In May, while Jiff's mother was visiting to help with the new baby, I enlisted her help when she returned to Salisbury, but in June I was enquiring: ‘
Did you eventually send any Joyce shoes (75B), I said no to Jiff's mother's offer from Salisbury as they were 89/11 there, and I might find some when I go down to the Copper Belt'
. I didn't, but would not give up, next turning to Mother in Cape Town, but drew a blank there too. Eventually, in late August: ‘
I am delighted to say the shoes arrived, and are perfect, couldn't be better if I'd tried them on first – I'm sure you're relieved all your efforts were worthwhile!
' It had taken five months, but I had my court shoes.

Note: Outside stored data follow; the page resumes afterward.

**src/rtl/sfifo_pkg.sv**
```systemverilog
package sfifo_pkg;

    // Per-strobe event bundle produced by the synchronizer
    typedef struct packed {
        logic active;   // synchronized strobe is low
        logic lead;     // high-to-low transition seen this cycle
        logic trail;    // low-to-high transition seen this cycle
    } strobe_ev_t;

    localparam int unsigned NUM_STROBES = 2;
    localparam int unsigned STB_WR      = 0;
    localparam int unsigned STB_RD      = 1;

endpackage

```
**src/rtl/sfifo_strobe_sync.sv**
```systemverilog
module sfifo_strobe_sync
    import sfifo_pkg::*;
#(
    parameter int unsigned STAGES = 2
) (
    input  logic       clk,
    input  logic       rst_n,
    input  logic       strobe_n,
    output strobe_ev_t ev
);
    localparam int unsigned CW = STAGES + 1;

    logic [CW-1:0] chain_d, chain_q;

    always_comb begin
        chain_d = {chain_q[CW-2:0], strobe_n};
    end

    always_ff @(posedge clk or negedge rst_n) begin
        if (!rst_n) chain_q <= '1;
        else        chain_q <= chain_d;
    end

    always_comb begin
        ev.active = ~chain_q[STAGES-1];
        ev.lead   = chain_q[STAGES] & ~chain_q[STAGES-1];
        ev.trail  = ~chain_q[STAGES] & chain_q[STAGES-1];
    end
endmodule

```
**src/rtl/sfifo_store.sv**
```systemverilog
module sfifo_store #(
    parameter int unsigned DW    = 9,
    parameter int unsigned DEPTH = 512,
    localparam int unsigned AW   = $clog2(DEPTH)
) (
    input  logic          clk,
    input  logic          we,
    input  logic [AW-1:0] waddr,
    input  logic [DW-1:0] wdata,
    input  logic [AW-1:0] raddr,
    output logic [DW-1:0] rdata
);
    logic [DW-1:0] cells [DEPTH];

    always_ff @(posedge clk) begin
        if (we) cells[waddr] <= wdata;
    end

    assign rdata = cells[raddr];
endmodule

```
**src/rtl/sfifo_ctrl.sv**
```systemverilog
module sfifo_ctrl
    import sfifo_pkg::*;
#(
    parameter int unsigned DW        = 9,
    parameter int unsigned DEPTH     = 512,
    parameter int unsigned ACC_DELAY = 2,
    parameter int unsigned HZ_DELAY  = 1,
    localparam int unsigned AW       = $clog2(DEPTH),
    localparam int unsigned PW       = AW + 1,
    localparam int unsigned MAXD     = (ACC_DELAY > HZ_DELAY) ? ACC_DELAY : HZ_DELAY,
    localparam int unsigned CW       = $clog2(MAXD + 1)
) (
    input  logic          clk,
    input  logic          rst_n,
    input  strobe_ev_t    wr_ev,
    input  strobe_ev_t    rd_ev,
    output logic          mem_we,
    output logic [AW-1:0] mem_waddr,
    output logic [AW-1:0] mem_raddr,
    input  logic [DW-1:0] mem_rdata,
    output logic [DW-1:0] dout,
    output logic          dout_oe,
    output logic          empty_n,
    output logic          full_n
);
    localparam logic [PW-1:0] FULL_GAP = {1'b1, {AW{1'b0}}};
    localparam logic [CW-1:0] ACC_LD   = CW'(ACC_DELAY);
    localparam logic [CW-1:0] HZ_LD    = CW'(HZ_DELAY);

    typedef struct packed {
        logic [PW-1:0] wptr;
        logic [PW-1:0] rptr;
        logic          empty_n;
        logic          full_n;
        logic          rd_hold;   // read strobe low on empty buffer, waiting for a word
        logic          wr_hold;   // write strobe low on full buffer, waiting for a slot
        logic          pass_pend; // flow-through word written last cycle
        logic [CW-1:0] acc_cnt;
        logic [CW-1:0] hz_cnt;
        logic [DW-1:0] stage;
        logic [DW-1:0] dout;
        logic          oe;
    } ctrl_t;

    ctrl_t st_d, st_q;
    logic  is_empty, is_full, wr_go, rd_go;

    always_comb begin
        st_d     = st_q;
        is_empty = (st_q.wptr == st_q.rptr);
        is_full  = ((st_q.wptr ^ st_q.rptr) == FULL_GAP);
        wr_go    = 1'b0;
        rd_go    = 1'b0;

        // write side: strobe edge, or a held strobe waiting on a freed slot
        if (wr_ev.lead) begin
            if (!is_full) wr_go = 1'b1;
            else          st_d.wr_hold = 1'b1;
        end
        if (st_q.wr_hold && !is_full) begin
            wr_go        = 1'b1;
            st_d.wr_hold = 1'b0;
        end
        if (wr_ev.trail) st_d.wr_hold = 1'b0;
        if (wr_go) st_d.wptr = st_q.wptr + 1'b1;

        // read side: strobe edge, or a word arriving under a held strobe
        if (rd_ev.lead) begin
            if (!is_empty) rd_go = 1'b1;
            else           st_d.rd_hold = 1'b1;
        end
        st_d.pass_pend = 1'b0;
        if (st_q.rd_hold && wr_go && is_empty) begin
            st_d.pass_pend = 1'b1;
            st_d.rd_hold   = 1'b0;
        end
        if (st_q.pass_pend) rd_go = 1'b1;
        if (rd_ev.trail) st_d.rd_hold = 1'b0;

        // access delay counter
        if (st_q.acc_cnt != '0) begin
            st_d.acc_cnt = st_q.acc_cnt - 1'b1;
            if (st_q.acc_cnt == CW'(1)) begin
                st_d.dout = st_q.stage;
                st_d.oe   = 1'b1;
            end
        end
        // release delay counter
        if (st_q.hz_cnt != '0) begin
            st_d.hz_cnt = st_q.hz_cnt - 1'b1;
            if (st_q.hz_cnt == CW'(1)) st_d.oe = 1'b0;
        end
        if (rd_ev.trail) st_d.hz_cnt = HZ_LD;

        if (rd_go) begin
            st_d.rptr    = st_q.rptr + 1'b1;
            st_d.stage   = mem_rdata;
            st_d.acc_cnt = ACC_LD;
        end

        st_d.empty_n = (st_d.wptr != st_d.rptr);
        st_d.full_n  = ((st_d.wptr ^ st_d.rptr) != FULL_GAP);

        mem_we    = wr_go;
        mem_waddr = st_q.wptr[AW-1:0];
        mem_raddr = st_q.rptr[AW-1:0];
    end

    always_ff @(posedge clk or negedge rst_n) begin
        if (!rst_n) begin
            st_q         <= '0;
            st_q.empty_n <= 1'b0;
            st_q.full_n  <= 1'b1;
        end else begin
            st_q <= st_d;
        end
    end

    assign dout    = st_q.dout;
    assign dout_oe = st_q.oe;
    assign empty_n = st_q.empty_n;
    assign full_n  = st_q.full_n;
endmodule

```
**src/rtl/sfifo_flowthru.sv**
```systemverilog
module sfifo_flowthru
    import sfifo_pkg::*;
#(
    parameter int unsigned DW          = 9,
    parameter int unsigned DEPTH       = 512,
    parameter int unsigned ACC_DELAY   = 2,
    parameter int unsigned HZ_DELAY    = 1,
    parameter int unsigned SYNC_STAGES = 2
) (
    input  logic          clk,
    input  logic          rst_n,
    input  logic          wr_n,
    input  logic          rd_n,
    input  logic [DW-1:0] din,
    output logic [DW-1:0] dout,
    output logic          dout_oe,
    output logic          empty_n,
    output logic          full_n
);
    localparam int unsigned AW = $clog2(DEPTH);

    logic [NUM_STROBES-1:0] strobe_raw;
    strobe_ev_t             strobe_ev [NUM_STROBES];
    logic                   mem_we;
    logic [AW-1:0]          mem_waddr, mem_raddr;
    logic [DW-1:0]          mem_rdata;

    assign strobe_raw[STB_WR] = wr_n;
    assign strobe_raw[STB_RD] = rd_n;

    for (genvar g = 0; g < NUM_STROBES; g++) begin : g_sync
        sfifo_strobe_sync #(.STAGES(SYNC_STAGES)) u_sync (
            .clk      (clk),
            .rst_n    (rst_n),
            .strobe_n (strobe_raw[g]),
            .ev       (strobe_ev[g])
        );
    end

    sfifo_store #(.DW(DW), .DEPTH(DEPTH)) u_store (
        .clk   (clk),
        .we    (mem_we),
        .waddr (mem_waddr),
        .wdata (din),
        .raddr (mem_raddr),
        .rdata (mem_rdata)
    );

    sfifo_ctrl #(
        .DW(DW), .DEPTH(DEPTH), .ACC_DELAY(ACC_DELAY), .HZ_DELAY(HZ_DELAY)
    ) u_ctrl (
        .clk       (clk),
        .rst_n     (rst_n),
        .wr_ev     (strobe_ev[STB_WR]),
        .rd_ev     (strobe_ev[STB_RD]),
        .mem_we    (mem_we),
        .mem_waddr (mem_waddr),
        .mem_raddr (mem_raddr),
        .mem_rdata (mem_rdata),
        .dout      (dout),
        .dout_oe   (dout_oe),
        .empty_n   (empty_n),
        .full_n    (full_n)
    );
endmodule

```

It serves to remind me of the sheer hard work my mother must have put in, trying to be a mum and granny at such a distance. Her poor parcel wrapping technique had been a standing family joke since boarding school, when crumpled bundles only just held together with ratty string lay on the hall table among other girls' neat offerings from home. Yet here she was still plugging away at the hated task: there were soon to be a Christmas cake in its Tupperware, then clothes for a new baby along with toys for Paul so he would not feel left out, ever more paperbacks for me, chosen by Pa. In one PS I managed a quick critique of William Faulkner's
As I Lay Dying
(‘v. much enjoyed') and
The Sound and the Fury
(‘terrific also I thought'). I wrote of one of her later cakes, for which she had delegated the wrapping: ‘
as I seized it off the P.O. counter all the string fell off around it – just in time! A note on it from Simon says “I wrapt this – Will tied it!”
‘

Health care was another issue; no dentist locally, nor facilities for blood tests or other investigations. My blood group is negative, and this was going to require monitoring nearer my delivery date, for fear of a conflict with the baby's, Dr. Chris Roberts said, (he had informed me, ‘against my wishes' that I was due around 21 January). The company general manager, up for a rare visit, assured us over dinner at the local hotel that the company would pay for my necessary trips to the Copper Belt, although in practice these turned out to be the subject of drawn out negotiations. Mark and I had already started to plan a combined shopping and health care trip for me.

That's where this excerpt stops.